REQUIRED ACTION |
Search the records for the string "third". Copy each line where it occurs.

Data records
**src/rtl/turn_sequencer_pkg.sv**
```systemverilog
// Shared definitions for the turn sequencer: FSM state encoding, move codes,
// datapath widths and the accuracy roll rule.
package pbs_pkg;

  localparam int HP_W       = 4;
  localparam int TURN_CNT_W = 8;

  // An accuracy of all-ones always hits, whatever the random value.
  localparam logic [3:0] ACCU_ALWAYS = 4'hF;

  typedef enum logic [1:0] {
    MV_0 = 2'd0,
    MV_1 = 2'd1,
    MV_2 = 2'd2,
    MV_3 = 2'd3
  } move_e;

  typedef enum logic [3:0] {
    S_INIT,
    S_IDLE,
    S_P_ROLL,
    S_P_APPLY,
    S_P_CHK,
    S_AI_ROLL,
    S_AI_APPLY,
    S_AI_CHK,
    S_DONE,
    S_WIN,
    S_LOSS
  } state_e;

  // Unsigned compare; rng equal to accu is a miss.
  function automatic logic roll_hit(input logic [3:0] accu, input logic [3:0] rng);
    return (accu == ACCU_ALWAYS) || (rng < accu);
  endfunction

endpackage

```
**src/rtl/turn_sequencer_if.sv**
```systemverilog
// Sequencer <-> datapath bundle.
//   move_sel   : move presented to the datapath move mux
//   actr       : active trainer (0 player, 1 AI)
//   target     : damage target (1 AI)
//   accu, dmg  : stats of the move on move_sel, combinational from the datapath
//   rng        : accuracy random value
//   p_hp, ai_hp: current hit points
//   load_ai_hp, app_pl_dmg, app_ai_dmg : single-cycle datapath strobes
interface turn_sequencer_if;
  import pbs_pkg::*;

  logic [1:0]      move_sel;
  logic            actr;
  logic            target;
  logic [3:0]      accu;
  logic [3:0]      dmg;
  logic [3:0]      rng;
  logic [HP_W-1:0] p_hp;
  logic [HP_W-1:0] ai_hp;
  logic            load_ai_hp;
  logic            app_pl_dmg;
  logic            app_ai_dmg;

  modport master (
    output move_sel, actr, target, load_ai_hp, app_pl_dmg, app_ai_dmg,
    input  accu, dmg, rng, p_hp, ai_hp
  );

  modport slave (
    input  move_sel, actr, target, load_ai_hp, app_pl_dmg, app_ai_dmg,
    output accu, dmg, rng, p_hp, ai_hp
  );

endinterface

```
**src/rtl/turn_sequencer_lfsr4.sv**
```systemverilog
// Free-running 4-bit Fibonacci LFSR, x^4 + x^3 + 1, period 15.
//   clk : system clock
//   rst : synchronous active-high reset, reloads seed 4'b0001
//   q   : current LFSR value
module lfsr4 (
  input  logic       clk,
  input  logic       rst,
  output logic [3:0] q
);

  logic [3:0] q_q;

  always_ff @(posedge clk) begin
    if (rst) begin
      q_q <= 4'b0001;
    end else begin
      q_q <= {q_q[2:0], q_q[3] ^ q_q[2]};
    end
  end

  assign q = q_q;

endmodule

```
**src/rtl/turn_sequencer.sv**
```systemverilog
// Battle turn sequencer: on a rising edge of go, runs one player roll/apply/
// check followed by one AI roll/apply/check, steering the datapath through dp.
//   clk, rst   : system clock, synchronous active-high reset
//   go         : turn request level; a turn starts on its rising edge in IDLE
//   p_move     : player move code, latched at turn start
//   dp         : datapath bundle (master side)
//   busy, done : turn in progress / one-cycle end-of-turn pulse
//   hit        : result of the most recent roll
//   victory, loss : terminal outcome flags, cleared only by rst
//   turn_cnt   : completed turns, saturating
//
// state      | meaning
// INIT       | pulse load_ai_hp once after reset
// IDLE       | wait for go rising edge
// P_ROLL     | player move on datapath, roll accuracy
// P_APPLY    | apply player damage to AI on hit
// P_CHK      | AI defeated? else pick AI move from LFSR
// AI_ROLL    | AI move on datapath, roll accuracy
// AI_APPLY   | apply AI damage to player on hit
// AI_CHK     | player defeated?
// DONE       | end-of-turn pulse, bump turn counter
// WIN / LOSS | terminal until rst
module turn_sequencer
  import pbs_pkg::*;
(
  input  logic                  clk,
  input  logic                  rst,
  input  logic                  go,
  input  logic [1:0]            p_move,
  turn_sequencer_if.master      dp,
  output logic                  busy,
  output logic                  done,
  output logic                  hit,
  output logic                  victory,
  output logic                  loss,
  output logic [TURN_CNT_W-1:0] turn_cnt
);

  state_e                state_q, state_d;
  move_e                 mv_q, mv_d;
  move_e                 ai_mv_q, ai_mv_d;
  logic                  hit_q, hit_d;
  logic                  go_q;
  logic [TURN_CNT_W-1:0] turn_cnt_q, turn_cnt_d;
  logic [3:0]            lfsr_q;

  logic [1:0] move_sel;
  logic       actr, target, load_ai_hp, app_pl_dmg, app_ai_dmg;

  // dmg belongs to the datapath only; upper LFSR bits are not needed here.
  logic unused_ok;
  assign unused_ok = ^{dp.dmg, lfsr_q[3:2]};

  lfsr4 u_lfsr (
    .clk (clk),
    .rst (rst),
    .q   (lfsr_q)
  );

  always_ff @(posedge clk) begin
    if (rst) begin
      state_q    <= S_INIT;
      mv_q       <= MV_0;
      ai_mv_q    <= MV_0;
      hit_q      <= 1'b0;
      go_q       <= 1'b0;
      turn_cnt_q <= '0;
    end else begin
      state_q    <= state_d;
      mv_q       <= mv_d;
      ai_mv_q    <= ai_mv_d;
      hit_q      <= hit_d;
      go_q       <= go;
      turn_cnt_q <= turn_cnt_d;
    end
  end

  always_comb begin
    state_d    = state_q;
    mv_d       = mv_q;
    ai_mv_d    = ai_mv_q;
    hit_d      = hit_q;
    turn_cnt_d = turn_cnt_q;
    move_sel   = mv_q;
    actr       = 1'b0;
    target     = 1'b0;
    load_ai_hp = 1'b0;
    app_pl_dmg = 1'b0;
    app_ai_dmg = 1'b0;
    busy       = 1'b1;
    done       = 1'b0;
    victory    = 1'b0;
    loss       = 1'b0;

    case (state_q)
      S_INIT: begin
        load_ai_hp = 1'b1;
        state_d    = S_IDLE;
      end
      S_IDLE: begin
        busy = 1'b0;
        if (go && !go_q) begin
          mv_d    = move_e'(p_move);
          state_d = S_P_ROLL;
        end
      end
      S_P_ROLL: begin
        hit_d   = roll_hit(dp.accu, dp.rng);
        state_d = S_P_APPLY;
      end
      S_P_APPLY: begin
        target     = 1'b1;
        app_ai_dmg = hit_q;
        state_d    = S_P_CHK;
      end
      S_P_CHK: begin
        if (dp.ai_hp == '0) begin
          state_d = S_WIN;
        end else begin
          ai_mv_d = move_e'(lfsr_q[1:0]);
          state_d = S_AI_ROLL;
        end
      end
      S_AI_ROLL: begin
        move_sel = ai_mv_q;
        actr     = 1'b1;
        hit_d    = roll_hit(dp.accu, dp.rng);
        state_d  = S_AI_APPLY;
      end
      S_AI_APPLY: begin
        move_sel   = ai_mv_q;
        app_pl_dmg = hit_q;
        state_d    = S_AI_CHK;
      end
      S_AI_CHK: begin
        state_d = (dp.p_hp == '0) ? S_LOSS : S_DONE;
      end
      S_DONE: begin
        done = 1'b1;
        if (turn_cnt_q != '1) begin
          turn_cnt_d = turn_cnt_q + 1'b1;
        end
        state_d = S_IDLE;
      end
      S_WIN: begin
        busy    = 1'b0;
        victory = 1'b1;
      end
      S_LOSS: begin
        busy = 1'b0;
        loss = 1'b1;
      end
      default: state_d = S_INIT;
    endcase

    // The state is only replaced at the next edge, so strobes must be
    // masked combinationally to stay quiet in the cycle rst is applied.
    if (rst) begin
      load_ai_hp = 1'b0;
      app_pl_dmg = 1'b0;
      app_ai_dmg = 1'b0;
    end
  end

  assign dp.move_sel   = move_sel;
  assign dp.actr       = actr;
  assign dp.target     = target;
  assign dp.load_ai_hp = load_ai_hp;
  assign dp.app_pl_dmg = app_pl_dmg;
  assign dp.app_ai_dmg = app_ai_dmg;
  assign hit           = hit_q;
  assign turn_cnt      = turn_cnt_q;

endmodule

```
**src/flat_wrapper.sv**
```systemverilog
// flat-port wrapper written by rule: the top's interface ports become plain ports
module turn_sequencer_flat import pbs_pkg::*;
  (clk, rst, go, p_move, busy, done, hit, victory, loss, turn_cnt, dp_move_sel, dp_actr, dp_target, dp_load_ai_hp, dp_app_pl_dmg, dp_app_ai_dmg, dp_accu, dp_dmg, dp_rng, dp_p_hp, dp_ai_hp);
  turn_sequencer_if dp_i ();
  input  logic clk;
  input  logic rst;
  input  logic go;
  input  logic [1:0] p_move;
  output logic busy;
  output logic done;
  output logic hit;
  output logic victory;
  output logic loss;
  output logic [TURN_CNT_W-1:0] turn_cnt;
  output wire logic [$bits(dp_i.move_sel)-1:0] dp_move_sel;
  output wire logic [$bits(dp_i.actr)-1:0] dp_actr;
  output wire logic [$bits(dp_i.target)-1:0] dp_target;
  output wire logic [$bits(dp_i.load_ai_hp)-1:0] dp_load_ai_hp;
  output wire logic [$bits(dp_i.app_pl_dmg)-1:0] dp_app_pl_dmg;
  output wire logic [$bits(dp_i.app_ai_dmg)-1:0] dp_app_ai_dmg;
  input wire logic [$bits(dp_i.accu)-1:0] dp_accu;
  input wire logic [$bits(dp_i.dmg)-1:0] dp_dmg;
  input wire logic [$bits(dp_i.rng)-1:0] dp_rng;
  input wire logic [$bits(dp_i.p_hp)-1:0] dp_p_hp;
  input wire logic [$bits(dp_i.ai_hp)-1:0] dp_ai_hp;
  assign dp_move_sel = dp_i.move_sel;
  assign dp_actr = dp_i.actr;
  assign dp_target = dp_i.target;
  assign dp_load_ai_hp = dp_i.load_ai_hp;
  assign dp_app_pl_dmg = dp_i.app_pl_dmg;
  assign dp_app_ai_dmg = dp_i.app_ai_dmg;
  assign dp_i.accu = dp_accu;
  assign dp_i.dmg = dp_dmg;
  assign dp_i.rng = dp_rng;
  assign dp_i.p_hp = dp_p_hp;
  assign dp_i.ai_hp = dp_ai_hp;
  turn_sequencer u_core (.clk(clk), .rst(rst), .go(go), .p_move(p_move), .dp(dp_i), .busy(busy), .done(done), .hit(hit), .victory(victory), .loss(loss), .turn_cnt(turn_cnt));
endmodule
```
**config.mk**
```make
export PLATFORM = sky130hd
export DESIGN_NAME = turn_sequencer_flat
export DESIGN_NICKNAME = d
export VERILOG_FILES = /design/src/rtl/turn_sequencer_pkg.sv /design/src/rtl/turn_sequencer_if.sv /design/src/rtl/turn_sequencer_lfsr4.sv /design/src/rtl/turn_sequencer.sv /design/src/flat_wrapper.sv
export SDC_FILE = /design/constraint.sdc
export NUM_CORES = 1
export LEC_CHECK = 0
export ABC_AREA = 1
export CAP_MARGIN = 5
export CELL_PAD_IN_SITES_DETAIL_PLACEMENT = 1
export CELL_PAD_IN_SITES_GLOBAL_PLACEMENT = 1
export CORE_MARGIN = 2
export CORE_UTILIZATION = 30
export CTS_CLUSTER_SIZE = 25
export DETAILED_ROUTE_END_ITERATION = 8
export PLACE_DENSITY = 0.89
export SLEW_MARGIN = 0
export SYNTH_ARGS = -nofsm -noshare
export SYNTH_HDL_FRONTEND = slang
export SYNTH_SLANG_ARGS = --single-unit
```
**constraint.sdc**
```tcl
create_clock -name clk -period 1.5 [get_ports clk]
set_input_delay 0.3 -clock clk [delete_from_list [all_inputs] [get_ports clk]]
set_output_delay 0.3 -clock clk [all_outputs]
set_load 0.01 [all_outputs]
```
==> key figures <==
Run status
  • Status: complete, but fails checks
  • Failing checks: setup timing

Clock tree
  • Depth of the CTS H-tree: 1
  • Clk slew on worst S/H paths: 0.09 ns
  • Clock Sinks: 22
  • Root Buffer: clkbuf_8
  • CTS Buffer Depth: 2
  • Hold-fix buffers, CTS: 0
  • Clk_lat worst skew: ~0.28 ns
  • Total CTS buffers: 3
  • CTS tree: done

Detailed routing
  • Iteration-0 DRC Markers: 39
  • # DRC: 0
  • DR vias/cell: around 4.8
  • Routed via count: approximately 1500
  • WL/cell: about 16 µm
  • Total Routed Length: between 5 and 6 mm
  • Pre-antenna DRT Iters: 4
  • Antenna-violating nets left: 0

STA
  • Worst slew margin: around four fifths
  • Fmax: about 600 MHz
  • Max-slew violations: 0
  • Worst slew pin tran: between 0.3 and 0.4 ns
  • Layout Skew: between 0.002 and 0.0025 ns
  • Final WS setup: -0.130 ns
  • Tcrit/Tclk final: 109%
  • Final min period: 1.63 ns
  • Final setup violation count: 8
  • Final Hold Viols: 0
  • Worst hold slack: ~0.47 ns
  • RSZ-0062 raised after global routing: yes

Setup path
  • Crit-path max FO: 5
  • CP delay by family, top: flip-flops
  • Required @ worst endpoint: 1.20 ns
  • CP Class: reg -> out
  • CP most frequent cell: nand2_4
  • Critical Path, Cell by Cell: inv_4 -> nand2_4 -> inv_1 -> nand2_2 -> nand2_4 -> nand2_1 -> o21ai_1 -> buf_2
  • Slowest CP cell: dfxtp_4
  • CP bufs+invs: 3
  • CP peak stage delay: 0.38 ns
  • CP arrival: about 1.3 ns
  • Type of element launching the critical path: flip-flop
  • Setup crit end kind: primary output

Synthesis
  • Avg Inst Size Synth: roughly 6.4 µm²
  • Count of flip-flops with a built-in enable after synthesis: 0
  • Area leader, netlist: dfxtp_1
  • Post-synth top area share: a little over a third
  • Largest family of logic cells by synthesized area: simple AND/OR/NAND/NOR gates
  • Commonest cells post-synth: nand2_1 (43), nor2_1 (37), inv_1 (33)
  • Sequential share of the synthesized area: between 30% and 40%
  • Ys flop type: dfxtp_1
  • Most numerous cell in the Yosys netlist: nand2_1
  • Mux contribution to synthesized area: 0%
  • Synth Area in Simple Gates: a little under two fifths
  • Post-synthesis adder-cell area fraction: 4.01%
  • Compound-gate portion of the synthesized area: 10.5%
  • Syn Std Cell Area: about 1200 µm²
  • Synth Area in XOR/XNOR: around 2.1%
  • FF+latch count, synth: 22
  • Top post-synthesis cells by area: dfxtp_1 (35%), nand2_1 (13%), nor2_1 (11%)
  • Count of different cell masters after synthesis: 22
  • Syn Inst Count: 195
  • Synth warn: 0
  • Synth async-reset ratio: 0%
  • Syn Nets: ~220

GRT
  • Largest net degree at the start of global routing: 14
  • GRT Total Usage: between 20% and 30%
  • Grt ovf: 0
  • Antenna violations before repair: 0
  • Vias in the first global route: between 1500 and 2000
  • First-pass GRT wire length: around 7.4 mm

Run
  • Max-cap violations: 0

Die
  • Die H: between 60 and 70 µm
  • Num rows: 23
  • Core area: 4000 µm²
  • Die width: approximately 69 µm
  • Die ar.: between 4000 and 5000 µm²
  • Initial core utilization: a little under a third
  • Ports: between 40 and 50

Place
  • Pre-CTS WS: -0.474 ns
  • GPL Wtd Cong: just under 0.8
  • Hpwl dp: a little under 3 mm
  • Dpl cells: about 310
  • Port bufs: 40

Layout
  • # nets final: about 300
  • Ant. Diodes: 0
  • Share of layout cells above drive strength 1: 36.1%
  • P&R area growth vs syn: 68.3%
  • Final Instance Count excl. Fillers: between 300 and 400

Power
  • Pwr/cell area: approximately 760 nW/µm²
  • Leak: 1.02 nW
  • Maximum VDD drop: 0.000359 V

Hold path
  • Worst hold path type: reg -> reg
[layout by cell type, fill, tap and decap left out]
cell             count
nor2_2               3
buf_4               23
a21oi_1             10
buf_2                8
a21oi_2              2
and2_0               1
inv_2               10
dfxtp_4              3
nor2_1              31
nand2_4              4
o21ai_0              9
dlymetal6s2s_1       2
nand2_2             12
nor2_4               6
inv_6                1
nand2_1             34
buf_6                8
nor2_8               1
nor3_4               1
inv_4                1
clkdlybuf4s50_1     21
ha_1                 4
dfxtp_2              5
dfxtp_1             14
clkbuf_8             3
nand3_1              8
nor3_2               2
o21ai_1              3
clkinvlp_4           2
xnor2_1              1
inv_1               22
bufinv_16            1
dlygate4sd2_1        6
nor3_1               1
o211ai_1             1
xor2_1               2
[worst register-to-register path: stages, from the launching register on]
cell     delay [ns]
dfxtp_2        0.39
ha_1           0.21
inv_1          0.13
nor2_4         0.16
nand2_2        0.09
nand2_4        0.13
inv_6          0.06
nor2_1         0.12
nor2_1         0.06
[cell type report]
cell class	count	area, µm²
fill	512	1900
multi-input combinational	136	769
timing repair buffer	68	591
sequential	22	458
inverter	35	143
tap	50	62.6
clock buffer	3	41.3
clock inverter	1	30.0
timing repair inverter	1	7.51
[path summary, 6_finish.rpt]
check / to / from / depth (start not counted) / slack (ns)
worst min-delay path: u_core.mv_q[1] / u_core.mv_q[1] / 2 / 0.47
worst min register to register: u_core.mv_q[1] / u_core.mv_q[1] / 2 / 0.47
worst max register to register: u_core.turn_cnt[1] / u_core.turn_cnt[1] / 8 / 0.05
worst max-delay path: dp_move_sel[0] / u_core.state_q[3] / 8 / -0.13
[flip-flops by register name (all words and copies together), names as in the netlist]
register / cells
u_core.go_q: 1
u_core.u_lfsr.q: 4
u_core.state_q: 4
u_core.turn_cnt: 8
u_core.mv_q: 2
u_core.ai_mv_q: 2
u_core.hit: 1
[metrics by stage]
step	utilization, %	power [mW]	setup TNS, ns	instance area, µm²
finish	52.5	1.59	-0.565	2100
global route	52.5	1.64	-1.03	2100
CTS	50.3	1.54	-0.456	2010
detailed placement	46.7	0.940	-4.17	1870
global placement	46.7	0.925	-3.72	1870
floorplan	-	0.763	0	1250
[kinds of logic (layout without fill, tap and decap cells)]
| group | Yosys count | in the layout |
|---|---|---|
| and+or+nand+nor | 104 | 104 |
| buffers and inverters | 37 | 108 |
| AOI/OAI and AO/OA | 25 | 25 |
| DFF | 22 | 22 |
| adders and majority gates | 4 | 4 |
| xor gates and xnor gates | 3 | 3 |
[repair_timing]
item / 4_1_cts / 5_1_grt
setup buffers: 6 / 0
pin swaps: 7 / 8
gates resized for setup: 83 / 33
cloned: 0 / 1
setup endpoints to repair: 20 / 24
[routing by layer]
layer | GRT usage, % | vias up | share of wire (%)
met5 | 0 | - | 0
met4 | 8.50 | 0 | 2.3
met3 | 2.44 | 12 | 4.6
met2 | 42.3 | 48 | 53
met1 | 22.8 | 720 | 40
li1 | - | 736 | -
[where the power goes]
part	total, mW	leakage, nW	internal, mW	switching [mW]
registers	0.630	0.184	0.608	0.0224
logic	0.371	0.801	0.179	0.192
clock network	0.587	0.0357	0.357	0.229
total	1.59	1.02	1.14	0.444
Note: power is estimated with default switching activity, not from simulation.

ANSWER TO THIS PROBLEM |
  • Post-synth top area share: a little over a third
  • Initial core utilization: a little under a third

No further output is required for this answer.